→ **WHAT YOU NEED TO DO**: What is the number of lines below that contain the word "while"? Give only that number.

Records from a data collection

--- START ---

**src/design/rmrc_pkg.sv**
```systemverilog
`timescale 1ns / 1ps
// ----------------------------------------------------------------------------
// rmrc_pkg
// Shared types, codes and constants of the ROMM mesh route computation block.
// ----------------------------------------------------------------------------
package rmrc_pkg;

  // Default geometry and retry budget
  localparam int COORD_BITS_DEF  = 4;
  localparam int MAX_TRIES_DEF   = 8;
  localparam int QUEUE_DEPTH_DEF = 2;

  // Random generator
  localparam int              SEED_W     = 16;
  localparam logic [SEED_W-1:0] SEED_RESET = 16'd44257;
  localparam logic [SEED_W-1:0] LFSR_TAPS  = 16'hB400;

  // Configuration register indexes
  localparam int              CFG_IDX_W    = 2;
  localparam logic [CFG_IDX_W-1:0] REG_NODE_X = 2'd0;
  localparam logic [CFG_IDX_W-1:0] REG_NODE_Y = 2'd1;
  localparam logic [CFG_IDX_W-1:0] REG_SEED   = 2'd2;

  // How the back end has to treat a queued header
  typedef enum logic [1:0] {
    OP_TRANSIT = 2'd0,  // from a neighbor, via node already settled
    OP_DIRECT  = 2'd1,  // injected, no third node: head for the target
    OP_DRAW    = 2'd2   // injected, draw a random intermediate node
  } op_e;

  // Output ports of the router
  typedef enum logic [2:0] {
    PORT_LOCAL = 3'd0,
    PORT_NORTH = 3'd1,
    PORT_EAST  = 3'd2,
    PORT_SOUTH = 3'd3,
    PORT_WEST  = 3'd4
  } port_e;

  // Back end sequencer
  typedef enum logic [2:0] {
    ST_IDLE   = 3'd0,
    ST_DRAW_X = 3'd1,
    ST_DRAW_Y = 3'd2,
    ST_CHECK  = 3'd3,
    ST_ROUTE  = 3'd4
  } state_e;

  // One Galois LFSR step
  function automatic logic [SEED_W-1:0] lfsr_next(input logic [SEED_W-1:0] s);
    lfsr_next = (s >> 1) ^ (s[0] ? LFSR_TAPS : '0);
  endfunction

endpackage

```
**src/design/romm_mesh_route_compute.sv**
```systemverilog
`timescale 1ns / 1ps
// ----------------------------------------------------------------------------
// romm_mesh_route_compute
// Two-phase randomized minimal (ROMM) route computation for one mesh router.
// ----------------------------------------------------------------------------
// Each header transaction yields exactly one result transaction, in order.
// A header from a neighbor, or an injected header whose rectangle to the
// target holds no third node, is loaded and then routed in the back end.
// An injected header that needs a random intermediate node is loaded, makes
// 1 to MAX_TRIES draw attempts and is then routed; each attempt draws
// one coordinate after the other on the single LFSR-times-span multiplier
// and then runs the reject check. A two-entry queue sits between the
// classifying front end and the back end, so headers keep being accepted
// while a draw is in progress, and the output register lets the back end
// load and draw the next header while a result waits to be taken.
// Configuration: write node_x (index 0), node_y (index 1) or random_seed
// (index 2) only while the block is idle; a seed write reloads the
// generator at once, and a zero seed loads the reset seed instead.
// ----------------------------------------------------------------------------
module romm_mesh_route_compute #(
  parameter int COORD_BITS  = rmrc_pkg::COORD_BITS_DEF,
  parameter int MAX_TRIES   = rmrc_pkg::MAX_TRIES_DEF,
  parameter int QUEUE_DEPTH = rmrc_pkg::QUEUE_DEPTH_DEF,
  // derived widths
  parameter int IN_W  = ((4 * COORD_BITS + 1 + 7) / 8) * 8,
  parameter int OUT_W = ((2 * COORD_BITS + 4 + 7) / 8) * 8,
  parameter int CFG_W = (COORD_BITS > rmrc_pkg::SEED_W) ? COORD_BITS : rmrc_pkg::SEED_W
) (
  input  logic                           clk_i,
  input  logic                           rst_ni,
  // configuration write port
  input  logic                           cfg_we_i,
  input  logic [rmrc_pkg::CFG_IDX_W-1:0] cfg_idx_i,
  input  logic [CFG_W-1:0]               cfg_wdata_i,
  // header input
  input  logic                           s_axis_tvalid_i,
  output logic                           s_axis_tready_o,
  // tdata: target_x, target_y, via_x, via_y, via_reached, zero pad
  input  logic [IN_W-1:0]                s_axis_tdata_i,
  // tuser: kind (0 injected locally, 1 from a neighbor)
  input  logic                           s_axis_tuser_i,
  // route result output
  output logic                           m_axis_tvalid_o,
  input  logic                           m_axis_tready_i,
  // tdata: out_port, new_via_x, new_via_y, new_via_reached, zero pad
  output logic [OUT_W-1:0]               m_axis_tdata_o
);
  import rmrc_pkg::*;

  // queue entry: op, reached, base x/y, span x/y, via x/y, target x/y
  localparam int EntryW = 8 * COORD_BITS + 5;

  logic                  fq_valid, fq_ready;
  logic [EntryW-1:0]     fq_data;
  logic                  qb_valid, qb_ready;
  logic [EntryW-1:0]     qb_data;
  logic [COORD_BITS-1:0] node_x, node_y;
  logic                  seed_we;

  assign seed_we = cfg_we_i && (cfg_idx_i == REG_SEED);

  // Front end: accept headers, hold node coordinates, classify
  rmrc_front #(
    .COORD_BITS (COORD_BITS),
    .IN_W       (IN_W),
    .ENTRY_W    (EntryW),
    .CFG_W      (CFG_W)
  ) u_front (
    .clk_i           (clk_i),
    .rst_ni          (rst_ni),
    .cfg_we_i        (cfg_we_i),
    .cfg_idx_i       (cfg_idx_i),
    .cfg_wdata_i     (cfg_wdata_i),
    .s_axis_tvalid_i (s_axis_tvalid_i),
    .s_axis_tready_o (s_axis_tready_o),
    .s_axis_tdata_i  (s_axis_tdata_i),
    .s_axis_tuser_i  (s_axis_tuser_i),
    .q_valid_o       (fq_valid),
    .q_ready_i       (fq_ready),
    .q_data_o        (fq_data),
    .node_x_o        (node_x),
    .node_y_o        (node_y)
  );

  // Decoupling queue
  rmrc_queue #(
    .WIDTH (EntryW),
    .DEPTH (QUEUE_DEPTH)
  ) u_queue (
    .clk_i        (clk_i),
    .rst_ni       (rst_ni),
    .push_valid_i (fq_valid),
    .push_ready_o (fq_ready),
    .push_data_i  (fq_data),
    .pop_valid_o  (qb_valid),
    .pop_ready_i  (qb_ready),
    .pop_data_o   (qb_data)
  );

  // Back end: draw the via node, route, drive the result
  rmrc_back #(
    .COORD_BITS (COORD_BITS),
    .MAX_TRIES  (MAX_TRIES),
    .ENTRY_W    (EntryW),
    .OUT_W      (OUT_W)
  ) u_back (
    .clk_i           (clk_i),
    .rst_ni          (rst_ni),
    .seed_we_i       (seed_we),
    .seed_i          (cfg_wdata_i[SEED_W-1:0]),
    .node_x_i        (node_x),
    .node_y_i        (node_y),
    .q_valid_i       (qb_valid),
    .q_ready_o       (qb_ready),
    .q_data_i        (qb_data),
    .m_axis_tvalid_o (m_axis_tvalid_o),
    .m_axis_tready_i (m_axis_tready_i),
    .m_axis_tdata_o  (m_axis_tdata_o)
  );

endmodule

```
**src/design/rmrc_front.sv**
```systemverilog
`timescale 1ns / 1ps
// ----------------------------------------------------------------------------
// rmrc_front
// Accept header transactions, hold the node coordinates and classify each
// header into a queue entry for the back end.
// ----------------------------------------------------------------------------
module rmrc_front #(
  parameter int COORD_BITS = rmrc_pkg::COORD_BITS_DEF,
  parameter int IN_W       = 24,
  parameter int ENTRY_W    = 8 * COORD_BITS + 5,
  parameter int CFG_W      = rmrc_pkg::SEED_W
) (
  input  logic                           clk_i,
  input  logic                           rst_ni,
  input  logic                           cfg_we_i,
  input  logic [rmrc_pkg::CFG_IDX_W-1:0] cfg_idx_i,
  input  logic [CFG_W-1:0]               cfg_wdata_i,
  input  logic                           s_axis_tvalid_i,
  output logic                           s_axis_tready_o,
  input  logic [IN_W-1:0]                s_axis_tdata_i,
  input  logic                           s_axis_tuser_i,
  output logic                           q_valid_o,
  input  logic                           q_ready_i,
  output logic [ENTRY_W-1:0]             q_data_o,
  output logic [COORD_BITS-1:0]          node_x_o,
  output logic [COORD_BITS-1:0]          node_y_o
);
  import rmrc_pkg::*;

  localparam int SpanW = COORD_BITS + 1;

  logic [COORD_BITS-1:0] node_x_q, node_x_d;
  logic [COORD_BITS-1:0] node_y_q, node_y_d;

  logic [COORD_BITS-1:0] tx, ty, vx, vy, bx, by, ex, ey;
  logic                  reached_in, reached;
  logic [SpanW-1:0]      sx, sy;
  logic                  many;
  op_e                   op;

  always_comb begin
    node_x_d = node_x_q;
    node_y_d = node_y_q;
    if (cfg_we_i && cfg_idx_i == REG_NODE_X) begin
      node_x_d = cfg_wdata_i[COORD_BITS-1:0];
    end
    if (cfg_we_i && cfg_idx_i == REG_NODE_Y) begin
      node_y_d = cfg_wdata_i[COORD_BITS-1:0];
    end
  end

  always_ff @(posedge clk_i or negedge rst_ni) begin
    if (!rst_ni) begin
      node_x_q <= '0;
      node_y_q <= '0;
    end else begin
      node_x_q <= node_x_d;
      node_y_q <= node_y_d;
    end
  end

  assign tx         = s_axis_tdata_i[0*COORD_BITS +: COORD_BITS];
  assign ty         = s_axis_tdata_i[1*COORD_BITS +: COORD_BITS];
  assign vx         = s_axis_tdata_i[2*COORD_BITS +: COORD_BITS];
  assign vy         = s_axis_tdata_i[3*COORD_BITS +: COORD_BITS];
  assign reached_in = s_axis_tdata_i[4*COORD_BITS];

  // Rectangle between this node and the target
  always_comb begin
    if (tx < node_x_q) begin
      bx = tx;
      sx = {1'b0, node_x_q - tx} + SpanW'(1);
    end else begin
      bx = node_x_q;
      sx = {1'b0, tx - node_x_q} + SpanW'(1);
    end
    if (ty < node_y_q) begin
      by = ty;
      sy = {1'b0, node_y_q - ty} + SpanW'(1);
    end else begin
      by = node_y_q;
      sy = {1'b0, ty - node_y_q} + SpanW'(1);
    end
  end

  // More than two nodes in the rectangle
  assign many = !((sx == SpanW'(1) && sy <= SpanW'(2)) ||
                  (sy == SpanW'(1) && sx <= SpanW'(2)));

  // Injected headers default to the target; a successful draw overwrites it
  always_comb begin
    if (!s_axis_tuser_i) begin
      ex      = tx;
      ey      = ty;
      reached = (tx == node_x_q) && (ty == node_y_q);
      op      = many ? OP_DRAW : OP_DIRECT;
    end else begin
      ex      = vx;
      ey      = vy;
      reached = reached_in || ((vx == node_x_q) && (vy == node_y_q));
      op      = OP_TRANSIT;
    end
  end

  assign q_data_o        = {op, reached, by, bx, sy, sx, ey, ex, ty, tx};
  assign q_valid_o       = s_axis_tvalid_i;
  assign s_axis_tready_o = q_ready_i;
  assign node_x_o        = node_x_q;
  assign node_y_o        = node_y_q;

endmodule

```
**src/design/rmrc_queue.sv**
```systemverilog
`timescale 1ns / 1ps
// ----------------------------------------------------------------------------
// rmrc_queue
// Short register FIFO between the classifying front end and the back end.
// ----------------------------------------------------------------------------
module rmrc_queue #(
  parameter int WIDTH = 37,
  parameter int DEPTH = rmrc_pkg::QUEUE_DEPTH_DEF
) (
  input  logic             clk_i,
  input  logic             rst_ni,
  input  logic             push_valid_i,
  output logic             push_ready_o,
  input  logic [WIDTH-1:0] push_data_i,
  output logic             pop_valid_o,
  input  logic             pop_ready_i,
  output logic [WIDTH-1:0] pop_data_o
);
  localparam int PtrW = (DEPTH > 1) ? $clog2(DEPTH) : 1;
  localparam int CntW = $clog2(DEPTH + 1);

  logic [WIDTH-1:0] mem_q [DEPTH];
  logic [PtrW-1:0]  wr_ptr_q, wr_ptr_d, rd_ptr_q, rd_ptr_d;
  logic [CntW-1:0]  count_q, count_d;
  logic             push, pop;

  assign push_ready_o = (count_q != CntW'(DEPTH));
  assign pop_valid_o  = (count_q != '0);
  assign push         = push_valid_i && push_ready_o;
  assign pop          = pop_valid_o && pop_ready_i;
  assign pop_data_o   = mem_q[rd_ptr_q];

  always_comb begin
    wr_ptr_d = wr_ptr_q;
    rd_ptr_d = rd_ptr_q;
    count_d  = count_q;
    if (push) begin
      wr_ptr_d = (wr_ptr_q == PtrW'(DEPTH - 1)) ? '0 : wr_ptr_q + PtrW'(1);
    end
    if (pop) begin
      rd_ptr_d = (rd_ptr_q == PtrW'(DEPTH - 1)) ? '0 : rd_ptr_q + PtrW'(1);
    end
    if (push && !pop) begin
      count_d = count_q + CntW'(1);
    end else if (pop && !push) begin
      count_d = count_q - CntW'(1);
    end
  end

  always_ff @(posedge clk_i or negedge rst_ni) begin
    if (!rst_ni) begin
      wr_ptr_q <= '0;
      rd_ptr_q <= '0;
      count_q  <= '0;
    end else begin
      wr_ptr_q <= wr_ptr_d;
      rd_ptr_q <= rd_ptr_d;
      count_q  <= count_d;
    end
  end

  always_ff @(posedge clk_i) begin
    if (push) begin
      mem_q[wr_ptr_q] <= push_data_i;
    end
  end

endmodule

```
**src/design/rmrc_back.sv**
```systemverilog
`timescale 1ns / 1ps
// ----------------------------------------------------------------------------
// rmrc_back
// Draw the intermediate node with the LFSR, compute the XY output port and
// hold the result in the output register.
// ----------------------------------------------------------------------------
module rmrc_back #(
  parameter int COORD_BITS = rmrc_pkg::COORD_BITS_DEF,
  parameter int MAX_TRIES  = rmrc_pkg::MAX_TRIES_DEF,
  parameter int ENTRY_W    = 8 * COORD_BITS + 5,
  parameter int OUT_W      = 16
) (
  input  logic                        clk_i,
  input  logic                        rst_ni,
  input  logic                        seed_we_i,
  input  logic [rmrc_pkg::SEED_W-1:0] seed_i,
  input  logic [COORD_BITS-1:0]       node_x_i,
  input  logic [COORD_BITS-1:0]       node_y_i,
  input  logic                        q_valid_i,
  output logic                        q_ready_o,
  input  logic [ENTRY_W-1:0]          q_data_i,
  output logic                        m_axis_tvalid_o,
  input  logic                        m_axis_tready_i,
  output logic [OUT_W-1:0]            m_axis_tdata_o
);
  import rmrc_pkg::*;

  localparam int SpanW = COORD_BITS + 1;
  localparam int ProdW = SEED_W + SpanW;
  localparam int TryW  = $clog2(MAX_TRIES + 1);

  // Unpacked queue entry
  logic [1:0]            e_op_bits;
  op_e                   e_op;
  logic                  e_reached;
  logic [COORD_BITS-1:0] e_tx, e_ty, e_vx, e_vy, e_bx, e_by;
  logic [SpanW-1:0]      e_sx, e_sy;

  assign {e_op_bits, e_reached, e_by, e_bx, e_sy, e_sx, e_vy, e_vx, e_ty, e_tx} = q_data_i;
  assign e_op = op_e'(e_op_bits);

  state_e                state_q, state_d;
  logic [SEED_W-1:0]     lfsr_q, lfsr_d;
  logic                  out_valid_q, out_valid_d;
  logic [OUT_W-1:0]      out_data_q, out_data_d;

  logic [COORD_BITS-1:0] tx_q, tx_d, ty_q, ty_d, vx_q, vx_d, vy_q, vy_d;
  logic [COORD_BITS-1:0] bx_q, bx_d, by_q, by_d, cx_q, cx_d, cy_q, cy_d;
  logic [SpanW-1:0]      sx_q, sx_d, sy_q, sy_d;
  logic                  reached_q, reached_d;
  logic [TryW-1:0]       tries_q, tries_d;

  logic [SEED_W-1:0]     lfsr_nx;
  logic [SpanW-1:0]      span_sel;
  logic [COORD_BITS-1:0] base_sel, draw;
  logic [ProdW-1:0]      prod;
  logic                  at_node, at_target;
  logic [COORD_BITS-1:0] dest_x, dest_y;
  port_e                 port;

  // Draw one coordinate: high part of the stepped LFSR times the span
  assign lfsr_nx  = lfsr_next(lfsr_q);
  assign span_sel = (state_q == ST_DRAW_X) ? sx_q : sy_q;
  assign base_sel = (state_q == ST_DRAW_X) ? bx_q : by_q;
  assign prod     = ProdW'(lfsr_nx) * ProdW'(span_sel);
  assign draw     = prod[SEED_W +: COORD_BITS] + base_sel;

  assign at_node   = (cx_q == node_x_i) && (cy_q == node_y_i);
  assign at_target = (cx_q == tx_q) && (cy_q == ty_q);

  // XY routing toward the via node, or the target once reached
  assign dest_x = reached_q ? tx_q : vx_q;
  assign dest_y = reached_q ? ty_q : vy_q;

  always_comb begin
    if (dest_x != node_x_i) begin
      port = (dest_x < node_x_i) ? PORT_WEST : PORT_EAST;
    end else if (dest_y != node_y_i) begin
      port = (dest_y < node_y_i) ? PORT_NORTH : PORT_SOUTH;
    end else begin
      port = PORT_LOCAL;
    end
  end

  assign q_ready_o = (state_q == ST_IDLE);

  always_comb begin
    state_d     = state_q;
    lfsr_d      = lfsr_q;
    out_valid_d = out_valid_q && !m_axis_tready_i;
    out_data_d  = out_data_q;
    tx_d = tx_q;  ty_d = ty_q;  vx_d = vx_q;  vy_d = vy_q;
    bx_d = bx_q;  by_d = by_q;  cx_d = cx_q;  cy_d = cy_q;
    sx_d = sx_q;  sy_d = sy_q;
    reached_d = reached_q;
    tries_d   = tries_q;

    case (state_q)
      ST_IDLE: begin
        if (q_valid_i) begin
          tx_d = e_tx;  ty_d = e_ty;  vx_d = e_vx;  vy_d = e_vy;
          bx_d = e_bx;  by_d = e_by;  sx_d = e_sx;  sy_d = e_sy;
          reached_d = e_reached;
          tries_d   = '0;
          state_d   = (e_op == OP_DRAW) ? ST_DRAW_X : ST_ROUTE;
        end
      end
      ST_DRAW_X: begin
        lfsr_d  = lfsr_nx;
        cx_d    = draw;
        state_d = ST_DRAW_Y;
      end
      ST_DRAW_Y: begin
        lfsr_d  = lfsr_nx;
        cy_d    = draw;
        state_d = ST_CHECK;
      end
      ST_CHECK: begin
        if (!at_node && !at_target) begin
          vx_d    = cx_q;
          vy_d    = cy_q;
          state_d = ST_ROUTE;
        end else if (tries_q == TryW'(MAX_TRIES - 1)) begin
          // out of retries: keep the target fallback loaded from the queue
          state_d = ST_ROUTE;
        end else begin
          tries_d = tries_q + TryW'(1);
          state_d = ST_DRAW_X;
        end
      end
      ST_ROUTE: begin
        if (!out_valid_q || m_axis_tready_i) begin
          out_valid_d = 1'b1;
          out_data_d  = OUT_W'({reached_q, vy_q, vx_q, port});
          state_d     = ST_IDLE;
        end
      end
      default: begin
        state_d = ST_IDLE;
      end
    endcase

    // Seed write reloads the generator; zero would lock it
    if (seed_we_i) begin
      lfsr_d = (seed_i == '0) ? SEED_RESET : seed_i;
    end
  end

  always_ff @(posedge clk_i or negedge rst_ni) begin
    if (!rst_ni) begin
      state_q     <= ST_IDLE;
      lfsr_q      <= SEED_RESET;
      out_valid_q <= 1'b0;
    end else begin
      state_q     <= state_d;
      lfsr_q      <= lfsr_d;
      out_valid_q <= out_valid_d;
    end
  end

  always_ff @(posedge clk_i) begin
    out_data_q <= out_data_d;
    tx_q <= tx_d;  ty_q <= ty_d;  vx_q <= vx_d;  vy_q <= vy_d;
    bx_q <= bx_d;  by_q <= by_d;  cx_q <= cx_d;  cy_q <= cy_d;
    sx_q <= sx_d;  sy_q <= sy_d;
    reached_q <= reached_d;
    tries_q   <= tries_d;
  end

  assign m_axis_tvalid_o = out_valid_q;
  assign m_axis_tdata_o  = out_data_q;

endmodule
```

--- END ---

→ **RESPONSE AREA**: 3